Mindfulness is also an important factor to consider when examining loneliness and OUD treatment. Mindfulness interventions specific to SUD address the relapse cycle by cultivating the awareness of triggers, attending mindfully to the discomforts the triggers elicited, and teaching targeted skills to cope with craving, thus facilitating the recovery process [43,44].
Systemic reviews, as well as individual randomized controlled trials, have shown that mindfulness-based interventions can significantly reduce loneliness [45,46,47,48]. Mindfulness training has been demonstrated to reduce loneliness in participants throughout the course of 6 to 8-week interventions [47]. However, when examined in the context of MOUD treatment, recent research suggests loneliness and other indicators of mental health (e.g., depression, anxiety, etc.) and well-being were not significantly reduced by MOUD alone after the first 6 months of treatment [49]. This research highlights a clear need for behavioral therapy and support in tandem with MOUD during treatment, such as mindfulness.
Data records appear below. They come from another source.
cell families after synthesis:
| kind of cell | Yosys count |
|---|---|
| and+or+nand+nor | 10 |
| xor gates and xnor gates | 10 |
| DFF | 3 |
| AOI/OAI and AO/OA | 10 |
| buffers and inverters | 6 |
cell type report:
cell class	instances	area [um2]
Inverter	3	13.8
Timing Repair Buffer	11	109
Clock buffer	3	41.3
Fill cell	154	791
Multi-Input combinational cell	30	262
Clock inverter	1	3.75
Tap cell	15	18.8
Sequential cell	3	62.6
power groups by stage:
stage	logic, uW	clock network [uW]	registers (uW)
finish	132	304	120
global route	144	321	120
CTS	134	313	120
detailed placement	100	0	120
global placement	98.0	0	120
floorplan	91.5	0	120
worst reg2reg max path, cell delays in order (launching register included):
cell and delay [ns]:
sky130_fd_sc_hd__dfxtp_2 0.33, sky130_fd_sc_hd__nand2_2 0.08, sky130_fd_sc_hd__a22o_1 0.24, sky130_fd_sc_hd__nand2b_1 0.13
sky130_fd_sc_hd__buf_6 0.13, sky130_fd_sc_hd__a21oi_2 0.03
`config.mk`:
```
export PLATFORM = sky130hd
export DESIGN_NAME = cla_pipe_adder
export DESIGN_NICKNAME = d
export VERILOG_FILES = /design/src/rtl/cla_pipe_adder_pkg.sv /design/src/rtl/cla_pipe_adder_cla4_group.sv /design/src/rtl/cla_pipe_adder.sv
export SDC_FILE = /design/constraint.sdc
export NUM_CORES = 1
export LEC_CHECK = 0
export ABC_AREA = 1
export ABC_CLOCK_PERIOD_IN_PS = 2850
export CAP_MARGIN = 15
export CORE_AREA = 3 3 88 90
export DETAILED_ROUTE_END_ITERATION = 16
export DIE_AREA = 0 0 91 93
export PLACE_DENSITY = 0.83
export SYNTH_ARGS = -nofsm -noshare
export SYNTH_HDL_FRONTEND = slang
export SYNTH_SLANG_ARGS = --single-unit
export TNS_END_PERCENT = 30
```
`constraint.sdc`:
```
create_clock -name clk -period 2.85 [get_ports clk]
set_input_delay 0.57 -clock clk [delete_from_list [all_inputs] [get_ports clk]]
set_output_delay 0.57 -clock clk [all_outputs]
set_load 0.03 [all_outputs]
```
`src/rtl/cla_pipe_adder_pkg.sv`:
```
// ---------------------------------------------------------------------------
// cla_pipe_adder_pkg
//   Shared definitions for the pipelined carry-lookahead adder/subtractor:
//   the CLA group width, the stage-count helper and the packed flag record
//   that the last pipeline stage registers next to the result.
// ---------------------------------------------------------------------------
package cla_pipe_adder_pkg;

    // Bits resolved by one carry-lookahead group.
    localparam int CLA_GRP_W = 4;

    // Result flags, registered together in the final stage.
    typedef struct packed {
        logic zero;
        logic ovf;
        logic cout;
    } cla_flags_t;

    // Number of pipeline stages for a given width and groups-per-stage.
    function automatic int cla_stages(input int width, input int gps);
        return width / (CLA_GRP_W * gps);
    endfunction

endpackage

```
`src/rtl/cla_pipe_adder_cla4_group.sv`:
```
// ---------------------------------------------------------------------------
// cla4_group
//   Purely combinational 4-bit carry-lookahead adder group.
//   Ports:
//     a, b   in   4   operand bits of this group
//     cin    in   1   carry into bit 0 of the group
//     s      out  4   sum bits
//     cout   out  1   carry out of bit 3
//     p_grp  out  1   group propagate (all four bits propagate)
//     g_grp  out  1   group generate (group produces a carry on its own)
//   The group P/G pair lets the enclosing stage chain several groups with
//   lookahead instead of rippling through every bit.
// ---------------------------------------------------------------------------
module cla4_group
    import cla_pipe_adder_pkg::*;
(
    input  logic [CLA_GRP_W-1:0] a,
    input  logic [CLA_GRP_W-1:0] b,
    input  logic                 cin,
    output logic [CLA_GRP_W-1:0] s,
    output logic                 cout,
    output logic                 p_grp,
    output logic                 g_grp
);

    logic [CLA_GRP_W-1:0] gen;
    logic [CLA_GRP_W-1:0] prop;
    logic [CLA_GRP_W-1:0] carry;

    assign gen  = a & b;
    assign prop = a ^ b;

    // Every internal carry is a flat two-level expression of the bit
    // generate/propagate terms, so no carry depends on a lower carry.
    assign carry[0] = cin;
    assign carry[1] = gen[0] | (prop[0] & cin);
    assign carry[2] = gen[1] | (prop[1] & gen[0]) | (prop[1] & prop[0] & cin);
    assign carry[3] = gen[2] | (prop[2] & gen[1]) | (prop[2] & prop[1] & gen[0])
                    | (prop[2] & prop[1] & prop[0] & cin);

    assign p_grp = &prop;
    assign g_grp = gen[3] | (prop[3] & gen[2]) | (prop[3] & prop[2] & gen[1])
                 | (prop[3] & prop[2] & prop[1] & gen[0]);

    assign s    = prop ^ carry;
    assign cout = g_grp | (p_grp & cin);

endmodule

```
`src/rtl/cla_pipe_adder.sv`:
```
// ---------------------------------------------------------------------------
// cla_pipe_adder
//   Pipelined carry-lookahead adder/subtractor. The operands are cut into
//   slices of 4*GPS bits; stage k resolves slice k with the carry handed over
//   by stage k-1 and registers the growing result, the carry out of the slice
//   and the still-unresolved upper operand bits. The whole pipe advances as
//   one unit under a valid/ready handshake, giving one result per cycle.
//   Parameters:
//     WIDTH  operand/result width, a multiple of 4*GPS
//     GPS    4-bit CLA groups resolved per stage (STAGES = WIDTH/(4*GPS))
//   Ports:
//     clk        in   1      clock, rising edge
//     rst        in   1      synchronous active-high reset
//     in_valid   in   1      operands valid
//     in_ready   out  1      operands accepted this cycle
//     a, b       in   WIDTH  operands
//     cin        in   1      carry-in, add mode only
//     sub        in   1      1 selects a - b
//     out_valid  out  1      result valid
//     out_ready  in   1      consumer takes the result
//     y          out  WIDTH  sum/difference modulo 2^WIDTH
//     cout       out  1      carry out of the MSB (sub: 1 means no borrow)
//     ovf        out  1      two's-complement overflow
//     zero       out  1      y == 0
// ---------------------------------------------------------------------------
module cla_pipe_adder
    import cla_pipe_adder_pkg::*;
#(
    parameter int WIDTH = 16,
    parameter int GPS   = 1
)
(
    input  logic             clk,
    input  logic             rst,
    input  logic             in_valid,
    output logic             in_ready,
    input  logic [WIDTH-1:0] a,
    input  logic [WIDTH-1:0] b,
    input  logic             cin,
    input  logic             sub,
    output logic             out_valid,
    input  logic             out_ready,
    output logic [WIDTH-1:0] y,
    output logic             cout,
    output logic             ovf,
    output logic             zero
);

    localparam int SW     = CLA_GRP_W * GPS;
    localparam int STAGES = cla_stages(WIDTH, GPS);

    if ((WIDTH % SW) != 0 || WIDTH < CLA_GRP_W) begin : g_param_check
        $error("cla_pipe_adder: WIDTH must be >= 4 and a multiple of 4*GPS");
    end

    logic             adv;
    logic [WIDTH-1:0] bx;
    logic             c0;

    // The pipe only moves when the output slot is empty or being drained,
    // so a stalled consumer freezes every stage at once (no bubble collapse).
    assign adv      = !out_valid || out_ready;
    assign in_ready = adv;

    // Subtraction is a + ~b + 1; the carry-in port is ignored in that mode.
    assign bx = sub ? ~b : b;
    assign c0 = sub ? 1'b1 : cin;

    for (genvar k = 0; k < STAGES; k++) begin : g_stage
        localparam int RES_W = SW * (k + 1);
        localparam int REM_W = WIDTH - SW * (k + 1);

        logic [SW-1:0]    op_a;
        logic [SW-1:0]    op_b;
        logic [SW-1:0]    s;
        logic             c_in;
        logic             v_in;
        logic [RES_W-1:0] y_in;
        logic [GPS:0]     c;
        logic [GPS-1:0]   grp_p;
        logic [GPS-1:0]   grp_g;
        logic [GPS-1:0]   grp_co;
        logic             v_r;
        logic [RES_W-1:0] y_r;

        // Stage 0 works straight off the conditioned inputs; later stages
        // take the lowest unresolved slice from the previous skew registers
        // and append their sum bits above the already-finished low bits.
        if (k == 0) begin : g_src
            assign op_a = a[SW-1:0];
            assign op_b = bx[SW-1:0];
            assign c_in = c0;
            assign v_in = in_valid;
            assign y_in = s;
        end else begin : g_src
            assign op_a = g_stage[k-1].g_fwd.a_r[SW-1:0];
            assign op_b = g_stage[k-1].g_fwd.bx_r[SW-1:0];
            assign c_in = g_stage[k-1].g_fwd.c_r;
            assign v_in = g_stage[k-1].v_r;
            assign y_in = {s, g_stage[k-1].y_r};
        end

        // Groups inside a stage chain through their P/G pair, so the carry
        // into each group is one AND-OR away from the previous one.
        assign c[0] = c_in;
        for (genvar gi = 0; gi < GPS; gi++) begin : g_grp
            cla4_group u_grp (
                .a     (op_a[CLA_GRP_W*gi +: CLA_GRP_W]),
                .b     (op_b[CLA_GRP_W*gi +: CLA_GRP_W]),
                .cin   (c[gi]),
                .s     (s[CLA_GRP_W*gi +: CLA_GRP_W]),
                .cout  (grp_co[gi]),
                .p_grp (grp_p[gi]),
                .g_grp (grp_g[gi])
            );
            assign c[gi+1] = grp_g[gi] | (grp_p[gi] & c[gi]);
        end

        // The lookahead carries and the groups' own carry-outs are two
        // routes to the same value; any difference is a broken group.
        always_comb begin
            assert (grp_co == c[GPS:1]);
        end

        // Valid and the finished low bits of the result travel together.
        always_ff @(posedge clk) begin
            if (rst) begin
                v_r <= 1'b0;
                y_r <= '0;
            end else if (adv) begin
                v_r <= v_in;
                y_r <= y_in;
            end
        end

        if (k < STAGES - 1) begin : g_fwd
            logic [REM_W-1:0] a_r;
            logic [REM_W-1:0] bx_r;
            logic [REM_W-1:0] a_in;
            logic [REM_W-1:0] bx_in;
            logic             c_r;

            if (k == 0) begin : g_hi
                assign a_in  = a[WIDTH-1:SW];
                assign bx_in = bx[WIDTH-1:SW];
            end else begin : g_hi
                assign a_in  = g_stage[k-1].g_fwd.a_r[REM_W+SW-1:SW];
                assign bx_in = g_stage[k-1].g_fwd.bx_r[REM_W+SW-1:SW];
            end

            // Skew registers: only the operand bits no stage has used yet.
            // Their content is irrelevant while the stage holds a bubble.
            always_ff @(posedge clk) begin
                if (adv) begin
                    a_r  <= a_in;
                    bx_r <= bx_in;
                end
            end

            // Carry handed to the next stage.
            always_ff @(posedge clk) begin
                if (rst) begin
                    c_r <= 1'b0;
                end else if (adv) begin
                    c_r <= c[GPS];
                end
            end
        end else begin : g_last
            cla_flags_t flags_r;
            logic       c_msb;

            // The sum bit is a ^ b ^ carry_in, so the carry into the MSB
            // falls out of the top operand bits and the top sum bit.
            assign c_msb = op_a[SW-1] ^ op_b[SW-1] ^ s[SW-1];

            // Flags are formed from the complete result and registered in
            // the same cycle as the last slice of y.
            always_ff @(posedge clk) begin
                if (rst) begin
                    flags_r <= '0;
                end else if (adv) begin
                    flags_r.cout <= c[GPS];
                    flags_r.ovf  <= c[GPS] ^ c_msb;
                    flags_r.zero <= (y_in == '0);
                end
            end
        end
    end

    assign out_valid = g_stage[STAGES-1].v_r;
    assign y         = g_stage[STAGES-1].y_r;
    assign cout      = g_stage[STAGES-1].g_last.flags_r.cout;
    assign ovf       = g_stage[STAGES-1].g_last.flags_r.ovf;
    assign zero      = g_stage[STAGES-1].g_last.flags_r.zero;

endmodule

```
Word level (Yosys, flattened, before mapping). Index checks and enable logic that the tools add are counted.

Mux-type cells: 2. Reductions and logical operators: 7. Bitwise operators: 116.

Operators with widths (number): $and A1 B1 Y1 (60); $or A1 B1 Y1 (40); $xor A4 B4 Y4 (8); $and A4 B4 Y4 (4); $logic_not A16 Y1 (1); $mux W16 (1); $not A16 Y16 (1); $reduce_and A4 Y1 (4); $xor A1 B1 Y1 (3); $logic_not A1 Y1 (1); $logic_or A1 B1 Y1 (1); $mux W1 (1).

Output and inout bits: 21. Logic and storage cells: 145. Register bits after elaboration: 98.

Longest topological paths before layout.
Depth in word-level cells: 8. Mapped depth: 12. Gate-level depth less buffers: 11.

Cells and area by module. A second synthesis with hierarchy kept.

Cells, all modules: 451. Area, all modules: 4287.9 µm².

Modules (own cells, without submodules): cla_pipe_adder (seq. area each 2442.3 µm², area each 3442.1 µm², cells each 303, instances 1); cla4_group at g_stage[0].g_grp[0].u_grp ... (seq. area each 0.0 µm², area each 212.7 µm², cells each 37, instances 2); cla4_group at g_stage[2].g_grp[0].u_grp ... (seq. area each 0.0 µm², area each 210.2 µm², cells each 37, instances 2).

Worst setup path before layout. OpenSTA, ideal clock, no wires.

Kind: input to register. Start: input sub. End: register g_stage[0].y_r[3]. Cell stages on the path: 11. Data required time: 2.741 ns. Path slack: 1.031 ns. Data arrival time: 1.710 ns. Path through: buf_6 -> xnor2_1 -> inv_1 -> ha_1 -> nand2_1 -> o21ai_2 -> nand2_2 -> nand3_1 -> nand3_1 -> nand2_1 -> inv_1.

Word-level cells in the longest chain between the ends: 7.

Ends and longest elaborated chain: start, declared (line cla_pipe_adder.sv:40) `input logic sub,`; $mux W16 (line cla_pipe_adder.sv:66) `assign bx = sub ? ~b : b;`; $xor A4 B4 Y4 / $and A4 B4 Y4 (equally long branches) (line cla_pipe_adder_cla4_group.sv:31, cla_pipe_adder_cla4_group.sv:30); $and A1 B1 Y1, on equally long branches (line cla_pipe_adder_cla4_group.sv:38, cla_pipe_adder_cla4_group.sv:39); $or A1 B1 Y1, or another cell as far along (line cla_pipe_adder_cla4_group.sv:38) `assign carry[3] = gen[2] | (prop[2] & gen[1]) | (prop[2] & prop[1] & gen[0])`; $or A1 B1 Y1 / $and A1 B1 Y1 (equally long branches) (line cla_pipe_adder_cla4_group.sv:38, cla_pipe_adder_cla4_group.sv:39); $or A1 B1 Y1 (line cla_pipe_adder_cla4_group.sv:39) `| (prop[2] & prop[1] & prop[0] & cin);`; $xor A4 B4 Y4 (*) (line cla_pipe_adder_cla4_group.sv:45) `assign s = prop ^ carry;`; end signal, assigned (line cla_pipe_adder.sv:132) `y_r <= y_in;`; end, declared (line cla_pipe_adder.sv:84) `logic [RES_W-1:0] y_r;`.

Mark *: on every way between the ends. The rest lies on a longest branch, timed or not. A chain may end at the register's enable or synchronous reset.

Worst setup path after layout.
Start: input out_ready. End: output in_ready.

Word-level cells in the longest chain between the ends: 1.

Ends and longest elaborated chain: start, declared (line cla_pipe_adder.sv:42) `input logic out_ready,`; $logic_or A1 B1 Y1 (line cla_pipe_adder.sv:62) `assign adv = !out_valid || out_ready;`; end, declared (line cla_pipe_adder.sv:36) `output logic in_ready,`.

Every way passes these cells.

==> reports/metrics.csv <==
metric;value;unit
GR Overflow Total;0;
post_cts resized;0;
Syn Inst Count;389;
Post-CTS Hold Buffers;0;
final hold viol count;0;
Worst-Skew Late Latency;0.36;ns
Root Buffer;clkbuf_8;
setup tns final;0;ns
clk_skew;0.007140;ns
core area;0.007137;mm²
Critical Path RT;2.28;ns
Yosys reg bits;98;
Chip Height;93;µm
first-pass GRT wire length;10990;µm
First-pass DRT Iterations;4;
critical path class;in2out;
CTS clock-pin slew for the worst setup and hold paths;0.09;ns
worst-path fanout max;2;
P_sw;0.8181;mW
placed cells;533;
Min-Delay Path Class;reg2reg;
Synth area leader;edfxtp_1;
period utilization;0.8629;
# DRC;0;
Vias;2688;
top_reg_cell synth;dfxtp_1;
unrepaired setup endpoints after global routing;false;
DR iter-0 viols;99;
YS warnings;0;
vias in the first global route;2485;
Final ANT Viol Nets;0;
post-synthesis area per instance;10.46;µm²
GRT Util Overall;0.1634;
H-tree lvl count;3;
clock buffer depth;2;
area grow syn2layout;20.02;%
FF-to-FF path depth;10;
GR Util met2;0.2624;
sequential fraction of the synthesis area;0.6002;
largest vdd supply drop;0.0003871;V
Clk pwr share;0.257;
GPL Wtd Cong;0.7856;
P_leak;2.105;nW
top cells by area, synth;edfxtp_1 (35%), dfxtp_1 (25%), nor2_1 (6.1%), o21ai_0 (5.2%), ha_1 (4.9%);
diode count;0;
cell area after synthesis;0.004069;mm²
IO buf count;58;
total wire length;6440;µm
Setup Viol. Count Final;0;
FFs w/ async S/R, synth;0;
logic gate share of total power;0.182;
Yosys cell types;29;
Core Rows;31;
run status;finished clean;
Reg power frac;0.561;
Final Critical Period;2.459;ns
fmax;0.4066;GHz
Cell Int Power;2.234;mW
Worst Path Arrival;1.89;ns
gr busiest metal;met2;
Max Slew Vio Count;0;
share of post-route cells with drive strength above 1;0.06667;
CTS sink cnt;98;
CTS tree;done;
Pwr Density;625.1;mW/mm²
Rel. slew slack;0.5892;
postcts setup bufs;0;
Die X;91;µm
critical path capture point type;primary output;
Starting Density;0.5701;
crit start category;input port;
syn_nets;447;
Final HPWL DP;4449;µm
GR Util met3;0.03218;
Max Cap Viol;0;
I/O pins;59;
WL per Instance;11.73;µm
hold path cells;0;
initial antenna violation count;0;
M1 GR Usage;0.2089;
Vias per Instance;4.896;
Post-synth EDFFs;48;
Worst-Margin Slew;0.6153;ns
Sw Share;0.2680;
Num CTS Buffers;9;
final cell count without fillers;549;
largest net degree at the start of global routing;108;
Die ar.;0.008463;mm²
Synth top area share;0.3542;
final net count;503;
==> Yosys cell counts (5+ instances only) <==
| cell | n |
|---|---|
| inv_1 | 30 |
| xor2_1 | 19 |
| nor2_1 | 66 |
| edfxtp_1 | 48 |
| nand3_1 | 19 |
| ha_1 | 16 |
| dfxtp_1 | 50 |
| o21ai_0 | 42 |
| nand2_1 | 31 |
| buf_2 | 5 |
| a21oi_1 | 16 |
==> power by group through the flow <==
stage	Sequential (mW)	Clock (mW)	Combinational, mW
final	1.71	0.786	0.556
after global routing	1.73	0.863	0.628
after CTS	1.71	0.807	0.562
after detailed placement	1.74	0	0.557
after global placement	1.74	0	0.532
after floorplan	1.79	0	0.315
==> cell families after synthesis <==
logic type,count (synthesis),share of synthesized area
AOI/OAI and AO/OA,71,0.09256
xor gates and xnor gates,22,0.04736
adders and majority gates,20,0.06888
buffers and inverters,49,0.05566
DFF,98,0.6002
and+or+nand+nor,129,0.1353
==> final timing paths <==
| check | start | to | slack, ns |
|---|---|---|---|
| max | out_ready | in_ready | 0.39 |
| min | g_stage[0].g_fwd.bx_r[7]$_DFFE_PP_ | g_stage[1].g_fwd.bx_r[3]$_DFFE_PP_ | 0.42 |
| max reg2reg | g_stage[2].g_fwd.a_r[0]$_DFFE_PP_ | zero$_SDFFE_PP0P_ | 1.16 |
| min reg2reg | g_stage[0].g_fwd.bx_r[7]$_DFFE_PP_ | g_stage[1].g_fwd.bx_r[3]$_DFFE_PP_ | 0.42 |
==> registers in the layout, indices dropped and copies added (netlist names) <==
register            count
cout                    1
zero                    1
ovf                     1
g_stage.y_r            24
g_stage.g_fwd.a_r      24
g_stage.g_fwd.bx_r     24
y                      16
g_stage.v_r             3
g_stage.g_fwd.c_r       3
out_valid               1
==> placed cells by master, fill, tap and decap left out, drive strengths merged <==
master / n
buf: 4
xnor2: 3
or2: 2
ha: 16
edfxtp: 48
o21bai: 4
clkdlybuf4s50: 58
a31oi: 3
clkinv: 2
nand2: 33
inv: 33
a21oi: 17
nor2: 70
clkinvlp: 1
and2: 2
o21ai: 47
clkbuf: 12
xor2: 19
fa: 4
nand4: 3
dfxtp: 50
nand3: 19
==> area by class of cell <==
cell class | count | area (µm²)
Sequential cell | 98 | 2442
Fill cell | 565 | 2253
Multi-Input combinational cell | 242 | 1400
Timing Repair Buffer | 62 | 623.1
Clock buffer | 12 | 145.1
Tap cell | 99 | 123.9
Inverter | 32 | 121.4
Clock inverter | 4 | 27.53
==> per-layer routing <==
metal / wire length, µm / up-vias
li1: - / 1406
met1: 2976 / 1209
met2: 3023 / 59
met3: 297 / 14
met4: 143 / 0
met5: 0 / -
==> critical path, cell delays in order <==
cell	delay, ns
clkdlybuf4s50_1	0.51
nor2_4	0.06
clkinv_2	0.06
clkdlybuf4s50_1	0.69
==> through the flow <==
step / util / hold WS [ns] / setup WS, ns / cell area, µm² / power, mW
5_1_grt: 0.6843 / 0.4413 / 0.3240 / 4883 / 3.224
3_3_place_gp: 0.6601 / 0.4010 / 0.3447 / 4711 / 2.269
3_5_place_dp: 0.6601 / 0.4045 / 0.3594 / 4711 / 2.301
4_1_cts: 0.6843 / 0.4180 / 0.3481 / 4883 / 3.081
6_report: 0.6843 / 0.4208 / 0.3909 / 4883 / 3.053
2_1_floorplan: - / 0.4003 / 1.031 / 4069 / 2.101
Note: power is estimated with default switching activity, not from simulation.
Thus, our study objective was to determine whether loneliness levels would improve among adults in MOUD outpatient treatment also receiving behavioral therapy. Our overall hypothesis was that over the course of the study, as participants engaged in the recovery process addressing psychological processes associated with OUD (e.g., anxiety, depression, and craving), reports of loneliness would also decrease. Anxiety, depression, and craving were included in the study owing to their relationship to loneliness in the literature. However, given the preliminary nature of the study, no hypotheses were made regarding between-group differences in loneliness reports.
2. Materials and Methods
Data were derived from a study conducted from September 2017–December 2019 that included participants recruited during the intermediate stage of treatment (patients with at least 90 consecutive days substance free) from a large, Mid-Atlantic university’s Comprehensive Opioid Addiction Treatment (COAT) program. Project investigators met with interested and eligible participants to describe the study, administer consent, and conduct baseline data assessments. Participants were then given the option to enroll in MBRP plus MOUD or remain in TAU MOUD. MBRP/MOUD group participants were assigned to attend bi-weekly 60-min group therapy sessions for 24 weeks. For a full description of the intervention, see Zullig et al. [39]. The referent university’s Institutional Review Board approved this study.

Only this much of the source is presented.